# Maumee Closed



## DBV

https://www.wtol.com/mobile/article...tely/512-54ab38b7-42ac-4b75-a6df-0ffb866031ef

Guess will be even more Walleye this year.


----------



## DeathFromAbove

Does the City of Maumee control the Metroparks ???


----------



## the_waterwolf

Are we going to ban driving a motor vehicle on weekends because of drunk driving?


----------



## Matt63

Perrysburg will be next


----------



## KaGee

Matt63 said:


> Perrysburg will be next


My guess is that would be coming. Once access is limited on the Maumee side, they'll all flock to Perrysburg.


----------



## loomis82

Wonder about people that have houses on the river can they fish their property? I know people that live on the river and they do fish off their property. All I can say is good luck to the DNR and law enforcement bc there's going to be A LOT of people sneaking in. Its ashame people couldn't follow the ordinances whether you like them or not. Ruined it for people that did.


----------



## Flathead76

loomis82 said:


> Wonder about people that have houses on the river can they fish their property? I know people that live on the river and they do fish off their property. All I can say is good luck to the DNR and law enforcement bc there's going to be A LOT of people sneaking in. Its ashame people couldn't follow the ordinances whether you like them or not. Ruined it for people that did.


You should still be able to fish but it will be difficult with no parking at access areas and local streets like off Ford street.


----------



## loomis82

Ford street is the street I lived on. Mom still lives there


----------



## fishing pole

Government: We are taking you're rights away.

People : Okay


----------



## fishwendel2

fishing pole said:


> Government: We are taking you're rights away.
> 
> People : Okay


Rights? They are only restricting their city owned access. You can still fish there


----------



## fishing pole

The city = taxpayers. = us.


----------



## TDD11

fishing pole said:


> Government: We are taking you're rights away.
> 
> People : Okay


What would you consider the requisite response?


----------



## KaGee

fishing pole said:


> The city = taxpayers. = us.


Do you live in Maumee?


----------



## Northern Reb

Remember when our main complaints about the run were the boaters, or the short casters, or mono line users etc...etc...etc. I look forward to those good times again


----------



## loomis82

That's great lol


Northern Reb said:


> Remember when our main complaints about the run were the boaters, or the short casters, or mono line users etc...etc...etc. I look forward to those good times again


----------



## DBV

fishing pole said:


> Government: We are taking you're rights away.
> 
> People : Okay


That is funny, but so true so far.

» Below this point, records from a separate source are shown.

Context: an optimization exercise on an open-source flow, tuned for small area. The choices shown serve that exercise and are no tape-out recipe. In this exercise RTL edits were held to simulation tests only and were not proved equivalent to the original. The flow treats the clock pin as an ideal source. Dropping or thinning the clock tree relies on that and would not hold on a real chip. No activity file was given, so power comes from the tool's default toggle rates.

## alpha
Design watch_top, start of the top module:
module watch_top(
    clk,
    reset,
	i_run_en,
	i_freq,
    o_sec,
    o_min,
    o_hour
    );
parameter P_COUNT_BIT = 30;  
parameter P_SEC_BIT	 = 6;  
parameter P_MIN_BIT	 = 6;  
parameter P_HOUR_BIT = 5;  
input 							clk;
input 							reset;
input 							i_run_en;
input		[P_COUNT_BIT-1:0]	i_freq;
output reg 	[P_SEC_BIT-1:0]		o_sec;
output reg 	[P_MIN_BIT-1:0]		o_min;
output reg 	[P_HOUR_BIT-1:0]	o_hour;
wire w_one_sec_tick;
one_sec_gen 
# (
	.P_COUNT_BIT	(P_COUNT_BIT) 
) u_one_sec_gen(
	.clk 				(clk			),
	.reset 				(reset			),
	.i_run_en			(i_run_en		),
	.i_freq				(i_freq			),
	.o_one_sec_tick 	(w_one_sec_tick	)
);
reg r_started;
wire w_sec_last  = &{o_sec[5:3], o_sec[1:0]};
wire w_min_last  = &{o_min[5:3], o_min[1:0]};
wire w_hour_last = &{o_hour[4], o_hour[2:0]};
	always @(posedge clk) begin
	    if(reset) begin
			o_sec		<= 0;
			o_min		<= 0;
			o_hour		<= 0;
			r_started	<= 1'b0;
		end else if(w_one_sec_tick) begin
			r_started	<= 1'b1;
			if (r_started) begin
				if (w_sec_last) begin
					o_sec <= 0;
					if (w_min_last) begin
						o_min <= 0;
						if (w_hour_last)
							o_hour <= 0;
						else
							o_hour <= o_hour + 1'b1;
					end else begin
						o_min <= o_min + 1'b1;
					end
				end else begin
					o_sec <= o_sec + 1'b1;
				end
			end
		end
	end
endmodule
Settings: LEC_CHECK=0, CAP_MARGIN=20, CORE_MARGIN=2, CORE_UTILIZATION=40, SLEW_MARGIN=20; clock period 10.0 ns.
standard.sh (not shown) runs the stock make flow with config.mk's settings and CLKGATE_MAP_FILE= SYNTH_SCRIPT=/design/flow/synth_recipe.tcl, a recipe that flattens the netlist after the stock synthesis.
==> flow/flow/run.sh <==
#!/bin/bash
# Standard synthesis; then the tick divider re-written as hand-mapped cells
# (proved equivalent to the standard netlist, else an abc area re-mapping is
# used); then the standard layout with small port buffers and a one-level
# clock tree (flow/cts_post.tcl replaces the tree that CTS builds).
set -euo pipefail
W=$PWD
RES=$W/orfs/results/$FLOW_PLATFORM/watch_top/base
LIB=$FLOW_HOME/platforms/$FLOW_PLATFORM/lib/sky130_fd_sc_hd__tt_025C_1v80.lib
sub() { sed -e "s#@LIB@#$LIB#g" -e "s#@TOP@#$FLOW_TOP#g" -e "s#@ABC@#$W/flow/area.abc#g" "$@"; }

# 1. the standard synthesis, unchanged
bash standard.sh $RES/1_2_yosys.v > $W/synth.log 2>&1
cp $RES/1_2_yosys.v $W/1_2_yosys_std.v

# 2. hand-mapped divider, checked against the standard netlist
ok=0
if python3 $W/flow/handmap.py $W/1_2_yosys_std.v $W/hand.v > $W/handmap.log 2>&1; then
  sub -e "s#@IN@#$W/hand.v#" -e "s#@STAT@#$W/hand_stat.txt#" -e "s#@OUT@#$W/hand_mapped.v#" \
    $W/flow/map.ys.in > $W/map.ys
  sub -e "s#@GOLD@#$W/1_2_yosys_std.v#" -e "s#@GATE@#$W/hand_mapped.v#" $W/flow/eq.ys.in > $W/eq.ys
  if yosys -s $W/map.ys > $W/map.log 2>&1 && yosys -s $W/eq.ys > $W/eq.log 2>&1; then
    ok=1
  fi
fi
if [ $ok = 1 ]; then
  echo "using the hand-mapped netlist" > $W/netlist_choice.txt
  cp $W/hand_mapped.v $RES/1_2_yosys.v
else
  echo "using the abc re-mapped netlist" > $W/netlist_choice.txt
  seq=$(grep -o 'sky130_fd_sc_hd__[a-z0-9]*_[0-9]*' $W/1_2_yosys_std.v | sort -u | grep -E '__(df|edf|sdf|dl)' || true)
  bb=""; for c in $seq; do bb="$bb blackbox $c;"; done
  sub -e "s#@BLACKBOX@#$bb#" -e "s#@IN@#$W/1_2_yosys_std.v#" -e "s#@STAT@#$W/resyn_stat.txt#" \
    -e "s#@OUT@#$RES/1_2_yosys.v#" $W/flow/resyn.ys.in > $W/resyn.ys
  yosys -s $W/resyn.ys > $W/resyn.log 2>&1
fi

# 3. the standard layout from the new netlist
bash standard.sh finish \
  BUFFER_PORTS_ARGS="-buffer_cell sky130_fd_sc_hd__buf_1" \
  CTS_ARGS="-sink_clustering_enable -repair_clock_nets -dont_use_dummy_load -buf_list sky130_fd_sc_hd__clkbuf_8 -root_buf sky130_fd_sc_hd__clkbuf_8" \
  POST_CTS_TCL=$W/flow/cts_post.tcl \
  > $W/layout.log 2>&1
==> flow/flow/cts_post.tcl <==
# Replace the clock tree that CTS built with one level of clock buffers:
# the flip-flops are split into CTS_K groups along the longer side of their
# bounding box, and each group gets one buffer at its centre. The clock port
# then drives only these buffers.
set cts_k 3
set cts_cell sky130_fd_sc_hd__clkbuf_8
set old {}
foreach b [get_cells -quiet clkbuf_*] { lappend old [get_full_name $b] }
puts "cts_post: removing [llength $old] CTS buffers: $old"
set ninst_before [llength [[ord::get_db_block] getInsts]]
if { [llength $old] > 0 } { remove_buffers {*}$old }
if { [llength [[ord::get_db_block] getInsts]] != $ninst_before - [llength $old] } {
  error "cts_post: removing the CTS buffers removed other cells too"
}
set dbu [[ord::get_db_tech] getDbUnitsPerMicron]
set pts {}
foreach i [[ord::get_db_block] getInsts] {
  set net [$i findITerm CLK]
  if { $net == "NULL" } { continue }
  if { ![string match "sky130_fd_sc_hd__df*" [[$i getMaster] getName]] } { continue }
  set bb [$i getBBox]
  lappend pts [list [$i getName] [expr {([$bb xMin] + [$bb xMax]) / 2.0 / $dbu}] \
    [expr {([$bb yMin] + [$bb yMax]) / 2.0 / $dbu}]]
}
set xs [lsort -real [lmap p $pts {lindex $p 1}]]
set ys [lsort -real [lmap p $pts {lindex $p 2}]]
set ax [expr {([lindex $xs end] - [lindex $xs 0]) >= ([lindex $ys end] - [lindex $ys 0]) ? 1 : 2}]
set pts [lsort -real -index $ax $pts]
set n [llength $pts]
for {set g 0} {$g < $cts_k} {incr g} {
  set lo [expr {$g * $n / $cts_k}]
  set hi [expr {($g + 1) * $n / $cts_k - 1}]
  set pins {}; set sx 0; set sy 0
  foreach p [lrange $pts $lo $hi] {
    lappend pins [get_pins -of_objects [get_cells [lindex $p 0]] -filter "name == CLK"]
    set sx [expr {$sx + [lindex $p 1]}]
    set sy [expr {$sy + [lindex $p 2]}]
  }
  set m [expr {$hi - $lo + 1}]
  insert_buffer -buffer_cell $cts_cell -net clk -load_pins $pins \
    -buffer_name clkbuf_leaf_$g -net_name clknet_leaf_$g \
    -location [list [expr {$sx / $m}] [expr {$sy / $m}]]

}
foreach g [get_nets clknet_leaf_*] {
  [[ord::get_db_block] findNet [get_full_name $g]] setSigType CLOCK
}
detailed_placement
estimate_parasitics -placement
set worst 0
foreach p [get_pins -of_objects [get_cells -filter "ref_name =~ sky130_fd_sc_hd__df*"] -filter "name == CLK"] {
  set s [get_property $p slew_max]
  if { $s > $worst } { set worst $s }
}
puts "cts_post: [llength [get_pins -of_objects [get_nets clk]]] pins on clk, worst flip-flop clock slew $worst"
report_checks -path_delay min -digits 3 -format end
report_checks -path_delay max -digits 3 -format end
Other scripts of this flow, unchanged in this note and not shown: flow/flow/area.abc, flow/flow/eq.ys.in, flow/flow/handmap.py, flow/flow/map.ys.in, flow/flow/resyn.ys.in
diff inputs: alpha => epsilon
--- a/flow/flow/cts_post.tcl
+++ b/flow/flow/cts_post.tcl
@@ -9,7 +9,3 @@
 puts "cts_post: removing [llength $old] CTS buffers: $old"
-set ninst_before [llength [[ord::get_db_block] getInsts]]
-if { [llength $old] > 0 } { remove_buffers {*}$old }
-if { [llength [[ord::get_db_block] getInsts]] != $ninst_before - [llength $old] } {
-  error "cts_post: removing the CTS buffers removed other cells too"
-}
+if { [llength $old] > 0 } { remove_buffers $old }
 set dbu [[ord::get_db_tech] getDbUnitsPerMicron]
[summary]
epsilon vs alpha: final area down by a little under 10%
Post-route fraction of the period consumed by the critical path, alpha and epsilon, lower one = epsilon.
epsilon reports a lower layout-stage area growth over the synthesis result than alpha does.
Relative to alpha, maximum VDD drop has gone down in epsilon.
epsilon against alpha: worst setup slack higher, total design power lower, overall routed net length lower, largest net degree at the start of global routing higher, via count lower.
Between alpha and epsilon, the clock group total power is lower for epsilon.

## re-timing with driven ports
No port has a modelled driver above. Below, the same layouts with a new extraction and two added sets of constraints. Step 1 (the two cells are an assumption about what drives the block):
set clk [get_ports {clk}]
set_driving_cell -lib_cell sky130_fd_sc_hd__clkbuf_16 $clk
set_driving_cell -lib_cell sky130_fd_sc_hd__buf_2 [delete_from_list [all_inputs] $clk]
Step 2 also shifts input and output timing later by t, the mid clock arrival at the registers, as if the neighbouring blocks saw the same clock. Three values: ideal, step 1, step 2; two values: the first two.
| run | shift t [ns] | setup WS [ns] | worst register clock-pin slew, ns | worst data-port slew with drivers (ns) |
|---|---|---|---|---|
| alpha | 0.197 | 3.475 / 3.491 / 3.295 | 0.10 / 0.10 | 0.04 |
| epsilon | 0.197 | 3.611 / 3.595 / 3.398 | 0.10 / 0.10 | 0.50 |
After both steps every run listed still meets setup and hold. For epsilon, which loses most, drivers alone change the setup slack by -0.016 ns; drivers and shift together by -0.213 ns.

Next it will be martial law.


----------



## Jim Barger Sr

This from Maumee Tackle:
Ok take a deep breath–Fishing is not shut down. Its all good on the river. You can still fish , just a few more precautions must be taken.

Get dropped off or walk.

Below I have posted the Mayor of Maumees letter. What it means is that NO PARKING will be available on River road in Maumee, or along the adjacent residential street areas in the immediate vicinity of the river; for example Harrison and Ford street, I spoke with the Metroparks Representative this morning and Sidecut Metropark in Maumee will remain open for fishing and hiking .Again you can fish and hike the Metroparks, You can fish and hike the Maumee River. ..just have to walk to get there. Boat ramps remain open. The Metroparks upriver ,Farnsworth and Bendview are also open and the parking lots are open as well. The Metroparks have been great advocates for us fishermen during this time of social distancing, When you see a Metro parks representative holler at them “Good Job and Thanks” As outdoorsmen we have been doing a great job on the river keeping our distance.

Here is the Mayors letter;-read it carefully and do not jump to conclusions.

Re: Immediate Closures
Effective immediately, the City of Maumee is closing all access points to the Maumee River and placing no parking signs on streets in the immediate vicinity of the river.

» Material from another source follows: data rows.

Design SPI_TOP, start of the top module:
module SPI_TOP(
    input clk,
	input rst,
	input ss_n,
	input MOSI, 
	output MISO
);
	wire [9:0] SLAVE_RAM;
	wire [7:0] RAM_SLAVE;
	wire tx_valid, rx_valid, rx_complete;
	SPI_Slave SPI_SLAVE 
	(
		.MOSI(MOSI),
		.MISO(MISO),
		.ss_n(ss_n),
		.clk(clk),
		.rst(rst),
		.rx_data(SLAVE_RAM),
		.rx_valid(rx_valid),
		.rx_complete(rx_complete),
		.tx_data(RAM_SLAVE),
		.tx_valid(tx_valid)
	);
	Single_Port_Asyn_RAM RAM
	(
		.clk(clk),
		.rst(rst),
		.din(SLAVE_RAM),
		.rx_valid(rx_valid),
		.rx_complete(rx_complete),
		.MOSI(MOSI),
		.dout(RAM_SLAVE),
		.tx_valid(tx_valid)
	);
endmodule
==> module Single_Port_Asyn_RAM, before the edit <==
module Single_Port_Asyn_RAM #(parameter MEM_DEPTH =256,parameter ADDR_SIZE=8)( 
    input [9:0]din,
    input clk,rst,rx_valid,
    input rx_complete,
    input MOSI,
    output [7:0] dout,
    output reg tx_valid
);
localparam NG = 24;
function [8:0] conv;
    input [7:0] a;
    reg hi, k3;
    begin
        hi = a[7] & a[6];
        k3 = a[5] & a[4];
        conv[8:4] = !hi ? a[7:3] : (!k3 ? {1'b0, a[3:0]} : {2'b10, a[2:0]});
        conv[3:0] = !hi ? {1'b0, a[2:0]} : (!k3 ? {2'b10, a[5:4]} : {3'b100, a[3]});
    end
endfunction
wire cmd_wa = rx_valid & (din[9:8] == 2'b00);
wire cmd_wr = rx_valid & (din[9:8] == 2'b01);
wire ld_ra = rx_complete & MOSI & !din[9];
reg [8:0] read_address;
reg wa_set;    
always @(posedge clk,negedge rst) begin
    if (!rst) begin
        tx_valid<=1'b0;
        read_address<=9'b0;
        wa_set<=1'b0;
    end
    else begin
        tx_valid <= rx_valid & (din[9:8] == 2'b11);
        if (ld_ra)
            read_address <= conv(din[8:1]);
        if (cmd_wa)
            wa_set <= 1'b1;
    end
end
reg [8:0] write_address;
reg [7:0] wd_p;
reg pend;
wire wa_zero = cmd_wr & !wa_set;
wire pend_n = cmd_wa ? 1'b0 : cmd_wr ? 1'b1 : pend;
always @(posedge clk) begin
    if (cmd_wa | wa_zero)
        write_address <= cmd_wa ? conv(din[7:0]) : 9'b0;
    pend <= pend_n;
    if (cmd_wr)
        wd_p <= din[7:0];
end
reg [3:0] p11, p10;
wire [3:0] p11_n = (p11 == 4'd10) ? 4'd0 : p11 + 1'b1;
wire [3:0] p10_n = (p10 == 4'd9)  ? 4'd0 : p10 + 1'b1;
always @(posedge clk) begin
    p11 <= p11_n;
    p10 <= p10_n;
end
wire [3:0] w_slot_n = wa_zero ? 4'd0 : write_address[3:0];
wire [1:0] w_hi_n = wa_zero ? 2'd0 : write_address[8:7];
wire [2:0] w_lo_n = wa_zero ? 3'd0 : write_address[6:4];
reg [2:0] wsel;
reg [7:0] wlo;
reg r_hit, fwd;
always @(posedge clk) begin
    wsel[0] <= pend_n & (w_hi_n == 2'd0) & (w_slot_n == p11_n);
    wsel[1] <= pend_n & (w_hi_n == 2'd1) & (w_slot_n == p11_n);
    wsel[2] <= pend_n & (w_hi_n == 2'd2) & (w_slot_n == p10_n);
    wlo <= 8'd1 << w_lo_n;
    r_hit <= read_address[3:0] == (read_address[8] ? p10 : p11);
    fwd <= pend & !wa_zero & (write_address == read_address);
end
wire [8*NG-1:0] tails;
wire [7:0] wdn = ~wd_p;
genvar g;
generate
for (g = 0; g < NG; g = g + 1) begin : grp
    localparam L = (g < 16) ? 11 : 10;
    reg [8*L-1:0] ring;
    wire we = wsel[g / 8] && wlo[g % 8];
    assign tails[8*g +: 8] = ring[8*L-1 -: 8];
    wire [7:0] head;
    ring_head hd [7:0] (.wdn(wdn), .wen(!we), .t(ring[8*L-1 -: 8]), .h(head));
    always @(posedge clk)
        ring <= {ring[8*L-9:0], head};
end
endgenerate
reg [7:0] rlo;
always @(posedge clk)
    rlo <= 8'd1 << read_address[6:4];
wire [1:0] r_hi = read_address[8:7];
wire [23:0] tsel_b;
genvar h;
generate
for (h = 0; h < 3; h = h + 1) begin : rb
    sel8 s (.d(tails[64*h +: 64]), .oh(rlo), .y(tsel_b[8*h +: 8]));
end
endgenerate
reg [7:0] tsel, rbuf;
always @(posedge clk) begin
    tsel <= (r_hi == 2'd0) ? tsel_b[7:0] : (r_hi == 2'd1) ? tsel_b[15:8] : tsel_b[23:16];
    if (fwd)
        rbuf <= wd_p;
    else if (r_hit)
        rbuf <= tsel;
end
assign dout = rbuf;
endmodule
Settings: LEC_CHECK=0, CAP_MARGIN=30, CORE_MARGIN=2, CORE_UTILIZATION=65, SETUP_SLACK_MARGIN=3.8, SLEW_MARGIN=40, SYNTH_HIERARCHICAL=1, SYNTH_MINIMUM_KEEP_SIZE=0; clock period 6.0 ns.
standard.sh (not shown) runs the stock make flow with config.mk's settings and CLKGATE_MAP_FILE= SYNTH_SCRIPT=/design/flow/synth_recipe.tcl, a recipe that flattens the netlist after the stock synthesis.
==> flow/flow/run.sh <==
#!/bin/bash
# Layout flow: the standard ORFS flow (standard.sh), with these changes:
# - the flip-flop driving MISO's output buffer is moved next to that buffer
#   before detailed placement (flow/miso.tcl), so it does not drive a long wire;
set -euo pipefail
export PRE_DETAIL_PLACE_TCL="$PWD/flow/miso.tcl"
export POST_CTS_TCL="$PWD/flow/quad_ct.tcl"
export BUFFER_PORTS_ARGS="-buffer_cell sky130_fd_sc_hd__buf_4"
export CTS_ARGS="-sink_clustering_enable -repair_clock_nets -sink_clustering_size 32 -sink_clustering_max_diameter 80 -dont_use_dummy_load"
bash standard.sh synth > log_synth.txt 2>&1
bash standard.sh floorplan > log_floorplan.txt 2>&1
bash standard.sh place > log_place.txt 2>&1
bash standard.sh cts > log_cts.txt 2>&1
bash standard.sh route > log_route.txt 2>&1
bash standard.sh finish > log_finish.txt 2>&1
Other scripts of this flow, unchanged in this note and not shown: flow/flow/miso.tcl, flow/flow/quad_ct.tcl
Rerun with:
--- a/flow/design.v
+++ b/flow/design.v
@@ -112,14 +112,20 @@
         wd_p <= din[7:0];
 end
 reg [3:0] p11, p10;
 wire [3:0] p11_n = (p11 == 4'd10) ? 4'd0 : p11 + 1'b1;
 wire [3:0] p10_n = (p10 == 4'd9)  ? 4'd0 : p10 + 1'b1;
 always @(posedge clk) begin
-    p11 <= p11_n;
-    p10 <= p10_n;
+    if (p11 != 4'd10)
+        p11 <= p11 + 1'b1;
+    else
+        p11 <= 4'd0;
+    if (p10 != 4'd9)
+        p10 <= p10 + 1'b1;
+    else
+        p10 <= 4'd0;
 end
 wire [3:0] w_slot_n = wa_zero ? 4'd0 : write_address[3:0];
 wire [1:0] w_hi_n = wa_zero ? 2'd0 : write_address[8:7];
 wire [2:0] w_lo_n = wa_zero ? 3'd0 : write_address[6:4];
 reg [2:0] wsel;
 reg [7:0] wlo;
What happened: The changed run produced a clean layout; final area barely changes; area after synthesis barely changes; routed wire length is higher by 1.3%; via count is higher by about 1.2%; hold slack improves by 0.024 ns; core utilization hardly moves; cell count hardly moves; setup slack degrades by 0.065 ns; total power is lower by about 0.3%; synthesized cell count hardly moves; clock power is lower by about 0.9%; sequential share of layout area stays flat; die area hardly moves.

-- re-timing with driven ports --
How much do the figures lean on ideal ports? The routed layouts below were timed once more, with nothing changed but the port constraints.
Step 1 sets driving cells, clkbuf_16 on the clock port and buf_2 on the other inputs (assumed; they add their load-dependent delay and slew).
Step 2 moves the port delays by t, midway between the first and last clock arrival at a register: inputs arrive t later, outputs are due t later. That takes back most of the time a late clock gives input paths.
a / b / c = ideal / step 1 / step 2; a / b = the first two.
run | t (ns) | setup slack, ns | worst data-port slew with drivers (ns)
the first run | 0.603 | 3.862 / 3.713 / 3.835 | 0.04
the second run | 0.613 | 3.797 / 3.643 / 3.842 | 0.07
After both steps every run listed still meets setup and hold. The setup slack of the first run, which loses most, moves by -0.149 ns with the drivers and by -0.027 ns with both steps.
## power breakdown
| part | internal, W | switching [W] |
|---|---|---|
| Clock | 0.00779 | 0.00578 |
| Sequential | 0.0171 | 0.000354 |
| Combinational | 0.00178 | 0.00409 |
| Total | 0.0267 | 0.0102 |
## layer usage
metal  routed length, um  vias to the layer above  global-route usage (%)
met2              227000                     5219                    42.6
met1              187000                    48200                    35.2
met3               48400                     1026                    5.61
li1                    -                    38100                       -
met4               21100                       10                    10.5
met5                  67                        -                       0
Background: an optimization exercise with open tools, aiming at small area, a short achievable clock period and few clock cycles. Do not read the settings as production practice.
RTL that was checked went through simulation tests only; none was proved equivalent to the original.
No activity file was given, so power comes from the tool's default toggle rates.

// core
module core (
    input  logic clk,
    input  logic rst_n,
    input  logic [31:0] dmem_rdata,
    output logic [31:0] dmem_wdata,
    output logic [31:0] dmem_addr,
    output logic        dmem_wen,
    output logic  [3:0] dmem_wr_mask,
    input  logic [31:0] imem_rdata,
    output logic [31:0] imem_addr
);
For scale: roughly 5000 cells after synthesis, about 1200 flip-flops, ~170 I/O pins.
Settings: LEC_CHECK=0, ABC_CLOCK_PERIOD_IN_PS=5000, CAP_MARGIN=20, CORE_MARGIN=2, CORE_UTILIZATION=50, SETUP_SLACK_MARGIN=5, SLEW_MARGIN=20; clock period 12.0 ns.
run.sh (not shown) runs the stock make flow with config.mk's settings and CLKGATE_MAP_FILE= SYNTH_SCRIPT=/design/flow/synth_recipe.tcl, a recipe that flattens the netlist after the stock synthesis.
The baseline finished with timing, DRC and antenna clean.
==> next run, changes <==
==> flow/flow/run.sh (new file) <==
#!/bin/bash
# Layout flow: the standard ORFS flow (standard.sh, unchanged synthesis) with
# stronger timing repair. Extra make variables:
#   SETUP_SLACK_MARGIN  repair setup slack beyond the clock period's (target below)
#   MATCH_CELL_FOOTPRINT=0  let repair resize cells across footprints
#   BUFFER_PORTS_ARGS   buffer every port with a plain buffer cell
# Each tool's output goes to the ORFS logs under orfs/logs; make's own output to flow_make.log.
set -euo pipefail
MARGIN=$(cat flow/margin.txt)
EXTRA="SETUP_SLACK_MARGIN=$MARGIN MATCH_CELL_FOOTPRINT=0 'BUFFER_PORTS_ARGS=-buffer_cell sky130_fd_sc_hd__buf_4'"
sed -e "s|CLKGATE_MAP_FILE= |CLKGATE_MAP_FILE= $EXTRA |" standard.sh > flow_standard.sh
grep -q "SETUP_SLACK_MARGIN=$MARGIN" flow_standard.sh
bash flow_standard.sh > flow_make.log 2>&1
test -f out/final.def
==> flow/flow/margin.txt (new file) <==
6
==> flow/standard.sh (new file) <==
#!/bin/bash
# synth_recipe.tcl (not shown) runs the flow's synth.tcl, then flattens the netlist and writes it again
# the make line also repeats each setting of config.mk as NAME=value (left out here)
make -C /OpenROAD-flow-scripts/flow DESIGN_CONFIG=/design/flow/config.mk WORK_HOME=/design/flow/orfs CLKGATE_MAP_FILE= SYNTH_SCRIPT=/design/flow/synth_recipe.tcl "${@:-finish}"
Settings changed: ABC_CLOCK_PERIOD_IN_PS 5000 to not set, CORE_UTILIZATION 50 to 40, SETUP_SLACK_MARGIN 5 to not set.
removed: flow/run.sh
The changed run produced a clean layout.
Worst setup slack gets better by 0.53 ns.
Final cell count rises by a little under a tenth.
Die area increases by a quarter to a third.
Cell area grows by a few percent.
Non-clock buffer count went up by 66.
Power climbs slightly.
==> next run, changes <==
==> flow/run.sh (new file) <==
#!/bin/bash
# synth_recipe.tcl (not shown) runs the flow's synth.tcl, then flattens the netlist and writes it again
# the make line also repeats each setting of config.mk as NAME=value (left out here)
make -C /OpenROAD-flow-scripts/flow DESIGN_CONFIG=/design/flow/config.mk WORK_HOME=/design/flow/orfs CLKGATE_MAP_FILE= SYNTH_SCRIPT=/design/flow/synth_recipe.tcl finish
Settings changed: CORE_UTILIZATION 40 to 50, SETUP_SLACK_MARGIN set to 0.2.
removed: flow/flow/run.sh
removed: flow/flow/margin.txt
removed: flow/standard.sh
Result: The new run finished clean. Design area fell by a few percent. Global-route usage rose by 9.5 points. Core utilization rose by 9.3 points. Hold slack gains 0.073 ns. Die area fell by about a fifth. Area after synthesis is unchanged. Via count fell by a few percent. Non-clock buffer count fell by 147.
No run of this note included a check of the RTL's function; only the layout flow was run.


## gamma
Another version of the RTL of core (not shown whole).
For scale: roughly 5200 cells after synthesis, roughly 0.061 sq mm of cells after synthesis.
==> flow/config.mk <==
export PLATFORM = sky130hd
export DESIGN_NAME = core
export DESIGN_NICKNAME = core
export VERILOG_FILES = /design/flow/design.v
export SDC_FILE = /design/flow/constraint.sdc
export NUM_CORES = 4
export LEC_CHECK = 0
export CAP_MARGIN = 20
export CORE_MARGIN = 2
export CORE_UTILIZATION = 45
export SLEW_MARGIN = 20
==> flow/constraint.sdc <==
create_clock -name core_clock -period 12.0 [get_ports {clk}]
set_input_delay 2.4000 -clock core_clock [delete_from_list [all_inputs] [get_ports {clk}]]
set_output_delay 2.4000 -clock core_clock [all_outputs]
set_load 0.01 [all_outputs]
standard.sh (not shown) runs the stock make flow with config.mk's settings and CLKGATE_MAP_FILE= SYNTH_SCRIPT=/design/flow/synth_recipe.tcl, a recipe that flattens the netlist after the stock synthesis.
==> flow/flow/run.sh <==
#!/bin/bash
# Layout flow: the standard ORFS flow (standard.sh, unchanged synthesis) with
# stronger timing repair and a smaller clock tree. Extra make variables:
#   SETUP_SLACK_MARGIN  repair setup slack beyond the clock period's (flow/margin.txt)
#   MATCH_CELL_FOOTPRINT=0  let repair resize cells across footprints
#   BUFFER_PORTS_ARGS   buffer every port with a plain buffer cell
#   CTS_ARGS            larger sink clusters, no dummy loads
# Each tool's output goes to the ORFS logs under orfs/logs; make's own output to flow_make.log.
set -euo pipefail
MARGIN=$(cat flow/margin.txt)
EXTRA="SETUP_SLACK_MARGIN=$MARGIN MATCH_CELL_FOOTPRINT=0 'BUFFER_PORTS_ARGS=-buffer_cell sky130_fd_sc_hd__buf_4'"
EXTRA="$EXTRA 'CTS_ARGS=-sink_clustering_enable -repair_clock_nets -dont_use_dummy_load -sink_clustering_size 40 -sink_clustering_max_diameter 60'"
sed -e "s|CLKGATE_MAP_FILE= |CLKGATE_MAP_FILE= $EXTRA |" standard.sh > flow_standard.sh
grep -q "SETUP_SLACK_MARGIN=$MARGIN" flow_standard.sh
bash flow_standard.sh > flow_make.log 2>&1
test -f out/final.def
==> flow/flow/margin.txt <==
7.5
Testbench counts of gamma, summed over its fixed seeds: cycles 76,389.
## Diff of input files: delta against gamma
- CORE_UTILIZATION changed from 45 to 40
==> flow/flow/margin.txt <==
7.65
Notes after the runs:
On final number of setup-violating endpoints, gamma and delta are basically level. delta has depth of the critical timing path with buffers and inverters included above what gamma had. The final reports for delta and gamma show power density relative to cell area lower in the former. Compared to gamma, delta shows a wider setup margin. Hold slack delta (delta − gamma): favourable.

## re-timing with driven ports
No port has a modelled driver above. Below, the same layouts with a new extraction and two added sets of constraints.
Step 1: set_driving_cell puts a clkbuf_16 on clk and a buf_2 on each other input, an assumption about the parent block.
Step 2 adds t to the input delays and takes it off the output delays; t is the mean of the earliest and latest rising clock arrival at the registers after step 1. Input paths then give back, and output paths get back, about the clock's delay inside the block.
Three values: no drivers, after step 1, after step 2; two values: the first two.
| run | t (ns) | slack for setup (ns) | pins driven straight from the clock port |
|---|---|---|---|
| the first run of note 1 | 0.815 | 4.798 / 4.851 / 4.036 | 1 |
| the second run of note 1 | 0.843 | 5.328 / 5.249 / 5.198 | 1 |
| the third run of note 1 | 0.818 | 1.985 / 1.906 / 2.724 | 1 |
| gamma | 0.826 | 7.324 / 7.327 / 6.501 | 1 |
| delta | 0.817 | 7.482 / 7.412 / 6.595 | 1 |
After both steps setup and hold are still met in every run listed. The setup slack of delta, which loses most, moves by -0.070 ns with the drivers and by -0.887 ns with both steps.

The COVID-19 crisis places in danger, all health care workers, police officers, paramedics/EMT’s, an all whose jobs put them in contact with the public.

It is for the safety of our residents and all who serve us that we are enforcing this policy.

Sincerely,
Richard Carr
Mayor


----------



## Morrowtucky Mike

loomis82 said:


> Wonder about people that have houses on the river can they fish their property? I know people that live on the river and they do fish off their property. All I can say is good luck to the DNR and law enforcement bc there's going to be A LOT of people sneaking in. Its ashame people couldn't follow the ordinances whether you like them or not. Ruined it for people that did.


Who said anyone ruined it? Your just jumping to conclusions and pointing fingers. That is NOT why the access was closed!


----------



## loomis82

Easy killer! You're telling me that everyone people arent a$$ to elbow on the river your delusional. I'm not for closing the river down. I am for ticketing people who cant play by the new current rules. Hell I live in Michigan now and they dont want out of staters fishing it. So you know what I wouldn't why bc its what's right. And yes I've lived in Maumee for almost 30 years family all pretty much lives there could walk down from moms house park in her driveway. To tell me not to point fingers??? You dont think a lot of this is stemming from a lot yes I said a lot not all are too close to each other.


----------



## ress

Toledo 13 news yesterday showed guys standing less than a rod length from each other.


----------



## DBV

Crazy - if people would just follow guidelines of social distancing then stuff like this would not happen. 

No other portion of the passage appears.